§ **Your assignment**:
In the listing below, find the line that contains "5_1_grt: 4010 / -7.14" and the line that contains "6_report: 4010 / -3.57". Quote both and every line between them, exactly, and nothing more.

§ **Information shown**:
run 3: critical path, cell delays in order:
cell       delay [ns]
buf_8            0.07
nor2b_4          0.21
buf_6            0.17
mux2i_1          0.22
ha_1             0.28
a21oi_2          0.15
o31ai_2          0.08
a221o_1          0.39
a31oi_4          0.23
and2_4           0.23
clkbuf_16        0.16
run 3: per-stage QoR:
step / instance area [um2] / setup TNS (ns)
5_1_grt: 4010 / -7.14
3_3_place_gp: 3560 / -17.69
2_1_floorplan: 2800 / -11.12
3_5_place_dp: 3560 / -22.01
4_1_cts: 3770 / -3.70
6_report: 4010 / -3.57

==

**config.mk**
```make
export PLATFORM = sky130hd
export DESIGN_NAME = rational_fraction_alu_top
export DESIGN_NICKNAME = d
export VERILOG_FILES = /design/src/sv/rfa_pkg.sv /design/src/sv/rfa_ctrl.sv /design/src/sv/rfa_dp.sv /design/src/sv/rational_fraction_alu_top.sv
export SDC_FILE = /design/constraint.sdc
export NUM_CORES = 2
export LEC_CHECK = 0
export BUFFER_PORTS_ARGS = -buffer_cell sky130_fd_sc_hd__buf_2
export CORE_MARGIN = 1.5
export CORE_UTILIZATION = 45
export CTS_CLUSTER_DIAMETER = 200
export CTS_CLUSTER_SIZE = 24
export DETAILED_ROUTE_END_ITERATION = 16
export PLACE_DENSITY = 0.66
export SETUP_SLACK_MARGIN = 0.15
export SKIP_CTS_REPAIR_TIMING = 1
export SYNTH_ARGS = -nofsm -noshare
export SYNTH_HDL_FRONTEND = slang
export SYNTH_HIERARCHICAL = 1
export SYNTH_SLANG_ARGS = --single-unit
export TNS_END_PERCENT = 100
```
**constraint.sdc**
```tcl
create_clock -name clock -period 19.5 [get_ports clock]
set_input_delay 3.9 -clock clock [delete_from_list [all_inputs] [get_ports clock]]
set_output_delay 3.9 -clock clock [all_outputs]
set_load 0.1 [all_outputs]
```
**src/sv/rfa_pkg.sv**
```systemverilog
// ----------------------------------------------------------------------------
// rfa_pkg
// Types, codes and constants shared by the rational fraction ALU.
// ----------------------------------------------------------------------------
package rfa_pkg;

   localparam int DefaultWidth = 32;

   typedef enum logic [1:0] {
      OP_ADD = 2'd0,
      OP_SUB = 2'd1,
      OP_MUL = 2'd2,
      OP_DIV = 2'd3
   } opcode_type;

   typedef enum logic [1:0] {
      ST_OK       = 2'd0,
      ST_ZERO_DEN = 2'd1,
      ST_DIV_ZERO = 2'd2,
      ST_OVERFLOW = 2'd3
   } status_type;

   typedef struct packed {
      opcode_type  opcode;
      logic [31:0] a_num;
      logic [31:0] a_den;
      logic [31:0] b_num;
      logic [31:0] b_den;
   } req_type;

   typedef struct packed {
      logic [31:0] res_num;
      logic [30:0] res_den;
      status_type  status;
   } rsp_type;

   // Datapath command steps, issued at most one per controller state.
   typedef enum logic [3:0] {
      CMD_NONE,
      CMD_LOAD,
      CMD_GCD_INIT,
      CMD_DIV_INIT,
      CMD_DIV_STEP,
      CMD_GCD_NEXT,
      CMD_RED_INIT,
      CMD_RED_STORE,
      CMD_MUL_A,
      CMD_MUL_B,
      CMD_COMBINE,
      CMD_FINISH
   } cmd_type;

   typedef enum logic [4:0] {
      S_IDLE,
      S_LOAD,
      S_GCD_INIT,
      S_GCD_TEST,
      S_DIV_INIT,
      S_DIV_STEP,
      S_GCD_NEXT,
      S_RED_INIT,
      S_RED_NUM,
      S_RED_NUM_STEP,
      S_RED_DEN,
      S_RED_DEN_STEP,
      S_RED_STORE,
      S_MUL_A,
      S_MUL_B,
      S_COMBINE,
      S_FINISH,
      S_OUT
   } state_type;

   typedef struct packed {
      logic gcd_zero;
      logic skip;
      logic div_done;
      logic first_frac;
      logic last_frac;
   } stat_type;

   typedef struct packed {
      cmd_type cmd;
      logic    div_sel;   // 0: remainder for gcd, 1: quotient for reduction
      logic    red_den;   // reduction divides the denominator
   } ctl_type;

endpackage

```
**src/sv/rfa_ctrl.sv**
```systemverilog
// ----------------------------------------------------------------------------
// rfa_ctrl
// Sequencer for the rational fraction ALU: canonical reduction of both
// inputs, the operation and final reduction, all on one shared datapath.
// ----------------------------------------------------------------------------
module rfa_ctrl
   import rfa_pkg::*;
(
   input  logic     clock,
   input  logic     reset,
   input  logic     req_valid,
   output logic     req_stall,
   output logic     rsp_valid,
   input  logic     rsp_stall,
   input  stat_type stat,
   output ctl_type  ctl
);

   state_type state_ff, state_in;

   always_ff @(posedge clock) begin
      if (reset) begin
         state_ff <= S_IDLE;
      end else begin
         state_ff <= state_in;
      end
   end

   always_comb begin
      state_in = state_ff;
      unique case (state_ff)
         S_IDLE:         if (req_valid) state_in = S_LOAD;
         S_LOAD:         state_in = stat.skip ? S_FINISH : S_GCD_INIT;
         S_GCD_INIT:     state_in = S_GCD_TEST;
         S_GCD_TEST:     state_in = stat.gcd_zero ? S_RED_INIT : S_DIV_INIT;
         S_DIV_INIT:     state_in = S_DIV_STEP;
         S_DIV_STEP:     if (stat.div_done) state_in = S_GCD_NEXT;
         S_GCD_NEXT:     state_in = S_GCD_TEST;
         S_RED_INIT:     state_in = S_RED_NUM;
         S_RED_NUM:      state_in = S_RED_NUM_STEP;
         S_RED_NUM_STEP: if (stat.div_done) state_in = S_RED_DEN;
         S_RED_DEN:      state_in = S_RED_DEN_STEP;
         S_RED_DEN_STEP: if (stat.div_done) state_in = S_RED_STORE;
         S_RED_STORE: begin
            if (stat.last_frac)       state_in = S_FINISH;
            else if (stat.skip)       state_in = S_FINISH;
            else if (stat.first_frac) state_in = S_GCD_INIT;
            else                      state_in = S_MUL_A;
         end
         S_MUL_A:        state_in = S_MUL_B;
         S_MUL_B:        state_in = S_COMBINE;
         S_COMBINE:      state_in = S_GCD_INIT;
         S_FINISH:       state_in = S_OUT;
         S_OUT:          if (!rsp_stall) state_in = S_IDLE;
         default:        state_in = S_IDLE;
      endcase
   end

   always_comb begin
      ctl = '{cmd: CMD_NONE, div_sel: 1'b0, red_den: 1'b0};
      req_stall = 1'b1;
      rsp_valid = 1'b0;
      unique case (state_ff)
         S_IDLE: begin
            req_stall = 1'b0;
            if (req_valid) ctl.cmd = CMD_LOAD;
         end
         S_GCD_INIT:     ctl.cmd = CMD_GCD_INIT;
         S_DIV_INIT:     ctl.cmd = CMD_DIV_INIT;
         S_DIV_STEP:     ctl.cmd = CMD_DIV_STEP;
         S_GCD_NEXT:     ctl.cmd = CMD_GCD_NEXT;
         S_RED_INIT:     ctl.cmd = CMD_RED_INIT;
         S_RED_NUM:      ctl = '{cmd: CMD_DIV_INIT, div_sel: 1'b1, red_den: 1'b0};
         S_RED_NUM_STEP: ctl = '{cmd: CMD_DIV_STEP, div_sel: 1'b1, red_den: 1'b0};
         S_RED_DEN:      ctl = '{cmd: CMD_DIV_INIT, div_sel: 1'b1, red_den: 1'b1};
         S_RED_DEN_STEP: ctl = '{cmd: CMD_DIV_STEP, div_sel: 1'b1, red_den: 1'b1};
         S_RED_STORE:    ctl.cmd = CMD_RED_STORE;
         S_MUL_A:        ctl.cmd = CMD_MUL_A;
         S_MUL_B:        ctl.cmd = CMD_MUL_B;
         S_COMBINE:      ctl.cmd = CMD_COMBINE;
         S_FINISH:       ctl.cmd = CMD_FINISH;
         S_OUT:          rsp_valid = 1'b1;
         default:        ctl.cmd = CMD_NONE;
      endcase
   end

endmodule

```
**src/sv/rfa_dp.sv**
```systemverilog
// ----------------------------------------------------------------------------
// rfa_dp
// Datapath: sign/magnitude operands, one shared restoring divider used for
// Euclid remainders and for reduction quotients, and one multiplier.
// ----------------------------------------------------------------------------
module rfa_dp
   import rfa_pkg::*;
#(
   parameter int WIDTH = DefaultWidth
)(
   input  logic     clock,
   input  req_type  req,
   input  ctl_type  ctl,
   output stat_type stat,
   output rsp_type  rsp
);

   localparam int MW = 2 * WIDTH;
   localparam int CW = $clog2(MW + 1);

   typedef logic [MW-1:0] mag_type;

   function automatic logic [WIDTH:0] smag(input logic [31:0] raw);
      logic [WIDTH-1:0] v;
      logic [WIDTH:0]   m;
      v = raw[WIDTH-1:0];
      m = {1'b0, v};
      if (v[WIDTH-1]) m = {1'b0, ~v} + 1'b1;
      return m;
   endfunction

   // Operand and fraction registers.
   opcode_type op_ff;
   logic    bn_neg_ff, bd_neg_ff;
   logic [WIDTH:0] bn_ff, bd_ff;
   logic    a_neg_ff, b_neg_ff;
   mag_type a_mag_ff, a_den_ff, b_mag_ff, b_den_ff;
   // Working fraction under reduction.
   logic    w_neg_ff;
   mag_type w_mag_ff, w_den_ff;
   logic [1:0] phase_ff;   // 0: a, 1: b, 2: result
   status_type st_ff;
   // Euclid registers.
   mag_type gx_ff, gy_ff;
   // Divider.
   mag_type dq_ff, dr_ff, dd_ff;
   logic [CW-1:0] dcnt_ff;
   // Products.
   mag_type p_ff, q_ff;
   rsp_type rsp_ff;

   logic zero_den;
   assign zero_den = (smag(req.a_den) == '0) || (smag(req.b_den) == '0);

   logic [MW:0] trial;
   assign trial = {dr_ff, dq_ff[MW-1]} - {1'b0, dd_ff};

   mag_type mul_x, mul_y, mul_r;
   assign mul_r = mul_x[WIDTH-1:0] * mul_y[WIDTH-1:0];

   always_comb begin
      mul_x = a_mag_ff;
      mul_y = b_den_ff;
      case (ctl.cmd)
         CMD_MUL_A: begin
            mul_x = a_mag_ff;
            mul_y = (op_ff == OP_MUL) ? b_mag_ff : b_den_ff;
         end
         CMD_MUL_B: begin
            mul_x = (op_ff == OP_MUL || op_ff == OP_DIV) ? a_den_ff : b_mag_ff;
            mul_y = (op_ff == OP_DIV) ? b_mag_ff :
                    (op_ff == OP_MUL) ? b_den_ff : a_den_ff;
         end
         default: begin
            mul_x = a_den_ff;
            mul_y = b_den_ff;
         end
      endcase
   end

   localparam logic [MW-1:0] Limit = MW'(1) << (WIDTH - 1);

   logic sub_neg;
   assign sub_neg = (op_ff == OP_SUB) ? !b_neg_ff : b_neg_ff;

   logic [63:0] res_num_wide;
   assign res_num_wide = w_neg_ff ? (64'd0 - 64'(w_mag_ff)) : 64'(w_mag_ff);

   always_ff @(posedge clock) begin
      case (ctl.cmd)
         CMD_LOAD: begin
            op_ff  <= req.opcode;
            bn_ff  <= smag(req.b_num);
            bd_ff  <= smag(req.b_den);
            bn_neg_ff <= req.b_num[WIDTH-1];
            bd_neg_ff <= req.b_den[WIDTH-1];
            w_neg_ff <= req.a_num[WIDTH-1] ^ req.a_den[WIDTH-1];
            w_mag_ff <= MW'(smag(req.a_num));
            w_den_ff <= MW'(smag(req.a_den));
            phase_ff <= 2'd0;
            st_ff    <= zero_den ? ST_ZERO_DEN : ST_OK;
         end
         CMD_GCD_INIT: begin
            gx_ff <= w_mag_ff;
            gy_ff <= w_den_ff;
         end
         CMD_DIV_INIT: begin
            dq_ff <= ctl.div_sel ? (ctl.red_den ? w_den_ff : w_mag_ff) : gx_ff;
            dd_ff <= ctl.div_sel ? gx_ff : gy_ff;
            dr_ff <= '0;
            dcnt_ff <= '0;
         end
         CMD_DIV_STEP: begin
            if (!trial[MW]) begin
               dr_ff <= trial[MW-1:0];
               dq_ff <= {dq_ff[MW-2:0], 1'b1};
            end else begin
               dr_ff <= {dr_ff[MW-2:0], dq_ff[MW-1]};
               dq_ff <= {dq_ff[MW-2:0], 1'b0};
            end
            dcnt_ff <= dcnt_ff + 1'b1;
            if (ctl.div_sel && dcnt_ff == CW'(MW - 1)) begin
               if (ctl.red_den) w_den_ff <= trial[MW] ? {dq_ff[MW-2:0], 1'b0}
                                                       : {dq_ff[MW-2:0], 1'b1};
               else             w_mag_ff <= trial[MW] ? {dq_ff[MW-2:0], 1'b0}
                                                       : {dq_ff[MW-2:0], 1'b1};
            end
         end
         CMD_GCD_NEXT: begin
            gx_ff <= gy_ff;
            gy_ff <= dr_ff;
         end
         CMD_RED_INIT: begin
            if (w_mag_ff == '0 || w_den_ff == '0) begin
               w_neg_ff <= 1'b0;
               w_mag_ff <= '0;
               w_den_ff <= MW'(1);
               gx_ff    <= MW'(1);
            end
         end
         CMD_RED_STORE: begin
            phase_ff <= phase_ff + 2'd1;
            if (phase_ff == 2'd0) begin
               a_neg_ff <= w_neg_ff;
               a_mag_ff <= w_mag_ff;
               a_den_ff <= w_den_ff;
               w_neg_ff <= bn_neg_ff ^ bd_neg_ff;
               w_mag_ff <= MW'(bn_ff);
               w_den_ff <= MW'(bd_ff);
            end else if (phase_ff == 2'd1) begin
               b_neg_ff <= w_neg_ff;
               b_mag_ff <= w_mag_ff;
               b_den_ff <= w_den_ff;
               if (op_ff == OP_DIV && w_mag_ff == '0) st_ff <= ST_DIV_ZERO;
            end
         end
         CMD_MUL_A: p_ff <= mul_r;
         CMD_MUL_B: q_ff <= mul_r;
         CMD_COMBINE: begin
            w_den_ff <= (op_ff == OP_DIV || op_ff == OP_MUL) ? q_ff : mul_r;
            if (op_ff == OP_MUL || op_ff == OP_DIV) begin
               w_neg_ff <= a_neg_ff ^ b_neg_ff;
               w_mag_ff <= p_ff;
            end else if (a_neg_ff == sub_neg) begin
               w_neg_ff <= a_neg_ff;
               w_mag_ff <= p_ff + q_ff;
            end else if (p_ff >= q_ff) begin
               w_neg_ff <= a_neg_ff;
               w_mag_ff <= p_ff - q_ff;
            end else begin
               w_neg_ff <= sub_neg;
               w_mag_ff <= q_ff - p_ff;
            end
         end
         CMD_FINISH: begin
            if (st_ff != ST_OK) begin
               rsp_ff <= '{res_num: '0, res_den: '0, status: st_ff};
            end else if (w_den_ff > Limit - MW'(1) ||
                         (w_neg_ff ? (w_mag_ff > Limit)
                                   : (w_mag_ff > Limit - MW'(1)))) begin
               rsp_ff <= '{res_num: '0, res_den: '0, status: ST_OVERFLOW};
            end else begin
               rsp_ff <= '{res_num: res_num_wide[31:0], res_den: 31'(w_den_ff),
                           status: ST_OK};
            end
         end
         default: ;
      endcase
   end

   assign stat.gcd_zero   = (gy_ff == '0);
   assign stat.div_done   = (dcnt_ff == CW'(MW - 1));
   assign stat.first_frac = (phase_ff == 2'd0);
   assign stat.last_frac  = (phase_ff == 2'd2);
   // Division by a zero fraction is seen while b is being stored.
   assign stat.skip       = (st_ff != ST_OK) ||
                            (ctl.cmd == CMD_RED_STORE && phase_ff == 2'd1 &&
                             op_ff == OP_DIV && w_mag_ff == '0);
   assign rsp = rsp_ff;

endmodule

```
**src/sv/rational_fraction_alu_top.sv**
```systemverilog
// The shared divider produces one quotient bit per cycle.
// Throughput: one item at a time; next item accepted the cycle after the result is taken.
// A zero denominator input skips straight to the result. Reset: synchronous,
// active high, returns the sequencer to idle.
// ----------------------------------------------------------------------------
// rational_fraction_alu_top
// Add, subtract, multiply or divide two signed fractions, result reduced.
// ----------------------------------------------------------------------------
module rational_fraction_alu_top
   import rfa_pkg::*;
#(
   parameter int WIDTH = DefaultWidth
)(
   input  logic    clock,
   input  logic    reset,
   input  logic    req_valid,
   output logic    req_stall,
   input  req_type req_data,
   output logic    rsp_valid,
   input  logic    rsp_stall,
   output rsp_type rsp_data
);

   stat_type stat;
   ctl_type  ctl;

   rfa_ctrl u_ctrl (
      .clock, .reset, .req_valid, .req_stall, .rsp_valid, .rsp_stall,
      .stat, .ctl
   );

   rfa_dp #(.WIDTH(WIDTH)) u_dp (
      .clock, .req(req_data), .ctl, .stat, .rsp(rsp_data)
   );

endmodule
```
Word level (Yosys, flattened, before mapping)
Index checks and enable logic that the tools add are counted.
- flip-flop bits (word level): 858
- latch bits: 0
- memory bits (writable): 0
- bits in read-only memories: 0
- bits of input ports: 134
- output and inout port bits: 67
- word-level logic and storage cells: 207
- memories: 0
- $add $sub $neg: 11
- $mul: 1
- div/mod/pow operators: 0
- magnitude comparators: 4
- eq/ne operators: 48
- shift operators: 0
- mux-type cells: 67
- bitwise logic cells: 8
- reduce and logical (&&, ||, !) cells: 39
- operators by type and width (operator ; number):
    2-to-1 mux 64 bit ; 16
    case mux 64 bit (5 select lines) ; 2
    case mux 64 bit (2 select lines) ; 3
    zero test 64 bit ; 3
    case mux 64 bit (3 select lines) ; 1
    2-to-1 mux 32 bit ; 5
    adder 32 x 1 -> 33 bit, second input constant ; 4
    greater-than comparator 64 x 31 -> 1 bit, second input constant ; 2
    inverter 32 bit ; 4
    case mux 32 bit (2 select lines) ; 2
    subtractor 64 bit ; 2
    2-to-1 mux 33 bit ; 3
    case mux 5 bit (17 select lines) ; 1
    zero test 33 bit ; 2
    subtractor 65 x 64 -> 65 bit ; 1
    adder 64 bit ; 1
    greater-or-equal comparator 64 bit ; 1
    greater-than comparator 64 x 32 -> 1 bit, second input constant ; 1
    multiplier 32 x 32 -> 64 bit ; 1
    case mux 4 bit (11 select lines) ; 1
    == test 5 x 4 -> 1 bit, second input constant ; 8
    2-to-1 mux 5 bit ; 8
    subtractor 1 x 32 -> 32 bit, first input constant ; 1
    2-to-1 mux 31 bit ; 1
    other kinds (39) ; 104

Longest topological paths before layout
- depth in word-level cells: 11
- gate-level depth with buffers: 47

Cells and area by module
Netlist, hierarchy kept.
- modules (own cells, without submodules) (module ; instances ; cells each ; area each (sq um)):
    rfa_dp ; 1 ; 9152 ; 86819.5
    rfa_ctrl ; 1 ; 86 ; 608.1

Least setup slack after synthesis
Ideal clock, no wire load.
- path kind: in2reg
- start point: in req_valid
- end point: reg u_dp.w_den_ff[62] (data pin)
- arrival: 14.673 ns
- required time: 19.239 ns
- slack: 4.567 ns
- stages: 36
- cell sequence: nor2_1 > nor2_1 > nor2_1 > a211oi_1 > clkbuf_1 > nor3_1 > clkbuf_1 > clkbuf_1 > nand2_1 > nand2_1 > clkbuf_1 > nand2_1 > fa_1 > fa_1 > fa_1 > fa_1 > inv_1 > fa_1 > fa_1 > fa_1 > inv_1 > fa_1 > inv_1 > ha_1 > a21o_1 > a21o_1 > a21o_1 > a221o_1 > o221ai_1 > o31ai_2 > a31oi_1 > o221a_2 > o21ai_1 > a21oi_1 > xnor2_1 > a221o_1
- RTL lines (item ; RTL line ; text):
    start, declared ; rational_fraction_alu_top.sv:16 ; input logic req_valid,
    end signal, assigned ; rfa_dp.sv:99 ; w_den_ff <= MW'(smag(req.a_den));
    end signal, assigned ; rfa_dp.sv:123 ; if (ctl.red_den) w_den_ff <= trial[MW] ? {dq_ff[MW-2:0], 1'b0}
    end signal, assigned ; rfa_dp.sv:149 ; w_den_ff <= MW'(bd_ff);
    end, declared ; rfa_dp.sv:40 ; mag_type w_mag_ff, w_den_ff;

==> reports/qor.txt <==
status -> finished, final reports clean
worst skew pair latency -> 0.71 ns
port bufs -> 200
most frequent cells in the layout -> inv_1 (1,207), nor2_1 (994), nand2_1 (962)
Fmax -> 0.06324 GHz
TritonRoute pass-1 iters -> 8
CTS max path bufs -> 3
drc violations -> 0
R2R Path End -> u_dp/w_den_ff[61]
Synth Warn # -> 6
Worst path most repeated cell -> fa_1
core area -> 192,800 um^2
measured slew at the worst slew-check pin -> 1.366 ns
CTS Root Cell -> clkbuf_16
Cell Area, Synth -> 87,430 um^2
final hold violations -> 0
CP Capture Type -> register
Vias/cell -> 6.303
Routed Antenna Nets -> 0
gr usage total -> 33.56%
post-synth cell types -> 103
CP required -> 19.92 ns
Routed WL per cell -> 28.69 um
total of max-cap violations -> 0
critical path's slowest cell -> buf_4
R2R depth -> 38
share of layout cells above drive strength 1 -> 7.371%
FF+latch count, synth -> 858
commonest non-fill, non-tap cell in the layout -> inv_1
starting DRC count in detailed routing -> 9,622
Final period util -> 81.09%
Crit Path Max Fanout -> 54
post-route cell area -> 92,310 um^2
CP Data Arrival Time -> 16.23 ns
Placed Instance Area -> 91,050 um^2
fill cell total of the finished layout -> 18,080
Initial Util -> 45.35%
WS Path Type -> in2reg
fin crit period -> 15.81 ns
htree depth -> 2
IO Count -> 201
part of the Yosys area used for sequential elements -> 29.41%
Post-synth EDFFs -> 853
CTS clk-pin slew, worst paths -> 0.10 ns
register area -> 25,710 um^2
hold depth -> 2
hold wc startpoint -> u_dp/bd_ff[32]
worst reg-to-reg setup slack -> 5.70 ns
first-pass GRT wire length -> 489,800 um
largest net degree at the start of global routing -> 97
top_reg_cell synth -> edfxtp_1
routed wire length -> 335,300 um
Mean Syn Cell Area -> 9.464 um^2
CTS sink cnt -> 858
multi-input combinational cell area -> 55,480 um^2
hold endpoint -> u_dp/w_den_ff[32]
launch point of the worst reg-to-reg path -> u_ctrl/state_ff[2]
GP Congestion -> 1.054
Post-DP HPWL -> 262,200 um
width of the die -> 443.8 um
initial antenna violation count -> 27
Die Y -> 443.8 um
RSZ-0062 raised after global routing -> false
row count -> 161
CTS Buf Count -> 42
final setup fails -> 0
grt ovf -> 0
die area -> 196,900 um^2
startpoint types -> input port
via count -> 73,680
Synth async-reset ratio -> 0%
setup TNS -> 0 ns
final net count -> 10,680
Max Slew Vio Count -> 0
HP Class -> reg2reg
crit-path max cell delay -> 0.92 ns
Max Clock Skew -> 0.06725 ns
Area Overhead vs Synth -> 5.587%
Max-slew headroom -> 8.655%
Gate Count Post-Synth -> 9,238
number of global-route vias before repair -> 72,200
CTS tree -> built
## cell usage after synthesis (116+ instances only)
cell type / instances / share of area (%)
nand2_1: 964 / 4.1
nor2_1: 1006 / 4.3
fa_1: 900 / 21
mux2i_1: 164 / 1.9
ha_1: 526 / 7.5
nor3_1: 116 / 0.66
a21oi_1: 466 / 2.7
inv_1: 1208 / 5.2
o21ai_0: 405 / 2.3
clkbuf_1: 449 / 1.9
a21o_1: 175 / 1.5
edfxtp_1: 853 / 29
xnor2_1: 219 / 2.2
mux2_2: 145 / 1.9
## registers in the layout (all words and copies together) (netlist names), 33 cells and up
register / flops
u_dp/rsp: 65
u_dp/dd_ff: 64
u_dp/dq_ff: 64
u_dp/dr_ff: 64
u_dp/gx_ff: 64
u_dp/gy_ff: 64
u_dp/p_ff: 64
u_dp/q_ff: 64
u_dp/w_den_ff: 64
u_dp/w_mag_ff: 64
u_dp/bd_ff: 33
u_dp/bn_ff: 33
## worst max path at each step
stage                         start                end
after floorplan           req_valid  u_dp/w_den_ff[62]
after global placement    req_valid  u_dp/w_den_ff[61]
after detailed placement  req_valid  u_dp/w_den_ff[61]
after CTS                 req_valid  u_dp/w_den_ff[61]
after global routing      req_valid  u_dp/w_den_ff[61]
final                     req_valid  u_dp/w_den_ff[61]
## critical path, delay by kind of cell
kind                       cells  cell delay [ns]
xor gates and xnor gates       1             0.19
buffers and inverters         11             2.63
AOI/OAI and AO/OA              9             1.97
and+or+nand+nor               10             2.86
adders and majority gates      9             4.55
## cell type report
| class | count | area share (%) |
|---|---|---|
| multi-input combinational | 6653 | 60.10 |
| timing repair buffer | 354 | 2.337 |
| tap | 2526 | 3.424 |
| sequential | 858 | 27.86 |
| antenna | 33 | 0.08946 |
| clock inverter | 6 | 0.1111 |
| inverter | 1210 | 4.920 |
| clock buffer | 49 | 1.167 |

§ **Solution to this problem**:
5_1_grt: 4010 / -7.14
3_3_place_gp: 3560 / -17.69
2_1_floorplan: 2800 / -11.12
3_5_place_dp: 3560 / -22.01
4_1_cts: 3770 / -3.70
6_report: 4010 / -3.57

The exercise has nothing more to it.